**Exercise description**
From the entries below, please output exactly the lines starting at the one containing "## logic make-up after synthesis" and ending at the one containing "3_5_place_dp: kex_cnt[5]$_SDFFE_PP0P_ /", both included.

**Given records**

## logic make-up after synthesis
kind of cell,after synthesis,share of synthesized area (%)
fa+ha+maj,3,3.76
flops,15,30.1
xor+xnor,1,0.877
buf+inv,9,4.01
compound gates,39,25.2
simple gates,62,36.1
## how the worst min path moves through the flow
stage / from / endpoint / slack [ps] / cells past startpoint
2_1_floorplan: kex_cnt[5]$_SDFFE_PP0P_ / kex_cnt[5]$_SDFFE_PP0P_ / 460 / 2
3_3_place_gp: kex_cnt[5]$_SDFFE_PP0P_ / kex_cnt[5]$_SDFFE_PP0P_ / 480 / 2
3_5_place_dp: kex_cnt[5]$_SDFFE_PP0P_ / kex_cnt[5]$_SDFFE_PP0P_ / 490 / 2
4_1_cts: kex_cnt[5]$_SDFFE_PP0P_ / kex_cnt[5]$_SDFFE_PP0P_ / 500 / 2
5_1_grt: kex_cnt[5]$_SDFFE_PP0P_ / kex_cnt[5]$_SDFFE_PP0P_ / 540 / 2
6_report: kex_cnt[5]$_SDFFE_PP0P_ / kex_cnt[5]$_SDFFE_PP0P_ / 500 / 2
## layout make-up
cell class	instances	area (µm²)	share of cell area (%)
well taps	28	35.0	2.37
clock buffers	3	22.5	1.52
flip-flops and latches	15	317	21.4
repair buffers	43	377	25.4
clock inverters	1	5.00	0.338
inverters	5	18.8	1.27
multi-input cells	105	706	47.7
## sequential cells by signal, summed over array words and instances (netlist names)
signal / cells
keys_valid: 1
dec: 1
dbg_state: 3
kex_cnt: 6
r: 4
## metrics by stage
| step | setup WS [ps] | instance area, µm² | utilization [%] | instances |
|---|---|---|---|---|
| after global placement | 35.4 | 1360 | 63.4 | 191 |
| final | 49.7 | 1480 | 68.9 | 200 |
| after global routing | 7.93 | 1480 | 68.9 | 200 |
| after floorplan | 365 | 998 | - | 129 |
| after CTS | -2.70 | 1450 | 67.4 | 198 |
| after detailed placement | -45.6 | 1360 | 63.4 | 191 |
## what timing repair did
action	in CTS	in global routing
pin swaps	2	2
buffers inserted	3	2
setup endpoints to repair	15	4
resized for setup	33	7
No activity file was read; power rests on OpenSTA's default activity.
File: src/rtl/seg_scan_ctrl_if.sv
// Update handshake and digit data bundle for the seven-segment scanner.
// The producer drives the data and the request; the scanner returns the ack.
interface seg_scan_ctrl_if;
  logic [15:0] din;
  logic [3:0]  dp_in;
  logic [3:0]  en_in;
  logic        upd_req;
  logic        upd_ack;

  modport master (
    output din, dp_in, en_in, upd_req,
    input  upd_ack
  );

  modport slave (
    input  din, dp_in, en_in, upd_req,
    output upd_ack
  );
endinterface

---

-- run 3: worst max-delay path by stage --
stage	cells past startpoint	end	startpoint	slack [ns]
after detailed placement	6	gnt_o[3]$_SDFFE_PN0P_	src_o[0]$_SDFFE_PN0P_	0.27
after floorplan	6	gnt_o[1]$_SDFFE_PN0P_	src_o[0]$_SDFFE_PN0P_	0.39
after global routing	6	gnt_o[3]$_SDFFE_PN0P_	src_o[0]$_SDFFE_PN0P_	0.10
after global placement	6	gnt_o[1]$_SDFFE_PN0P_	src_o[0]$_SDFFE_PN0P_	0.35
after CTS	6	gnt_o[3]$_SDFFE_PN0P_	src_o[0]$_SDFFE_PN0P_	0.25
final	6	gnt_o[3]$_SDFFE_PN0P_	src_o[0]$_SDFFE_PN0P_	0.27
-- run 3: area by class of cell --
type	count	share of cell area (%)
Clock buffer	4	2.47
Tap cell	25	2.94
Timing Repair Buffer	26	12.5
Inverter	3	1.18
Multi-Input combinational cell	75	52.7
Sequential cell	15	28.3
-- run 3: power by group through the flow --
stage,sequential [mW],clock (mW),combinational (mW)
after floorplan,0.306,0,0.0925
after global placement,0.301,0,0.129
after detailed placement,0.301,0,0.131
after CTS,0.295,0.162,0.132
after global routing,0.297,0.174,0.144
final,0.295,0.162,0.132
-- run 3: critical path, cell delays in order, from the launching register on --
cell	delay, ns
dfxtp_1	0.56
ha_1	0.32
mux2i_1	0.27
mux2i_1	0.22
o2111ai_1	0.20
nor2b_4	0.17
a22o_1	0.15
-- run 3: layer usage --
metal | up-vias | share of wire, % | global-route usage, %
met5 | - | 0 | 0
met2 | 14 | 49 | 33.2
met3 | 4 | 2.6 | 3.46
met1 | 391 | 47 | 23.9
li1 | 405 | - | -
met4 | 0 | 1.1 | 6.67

**Solution to this exercise**
## logic make-up after synthesis
kind of cell,after synthesis,share of synthesized area (%)
fa+ha+maj,3,3.76
flops,15,30.1
xor+xnor,1,0.877
buf+inv,9,4.01
compound gates,39,25.2
simple gates,62,36.1
## how the worst min path moves through the flow
stage / from / endpoint / slack [ps] / cells past startpoint
2_1_floorplan: kex_cnt[5]$_SDFFE_PP0P_ / kex_cnt[5]$_SDFFE_PP0P_ / 460 / 2
3_3_place_gp: kex_cnt[5]$_SDFFE_PP0P_ / kex_cnt[5]$_SDFFE_PP0P_ / 480 / 2
3_5_place_dp: kex_cnt[5]$_SDFFE_PP0P_ / kex_cnt[5]$_SDFFE_PP0P_ / 490 / 2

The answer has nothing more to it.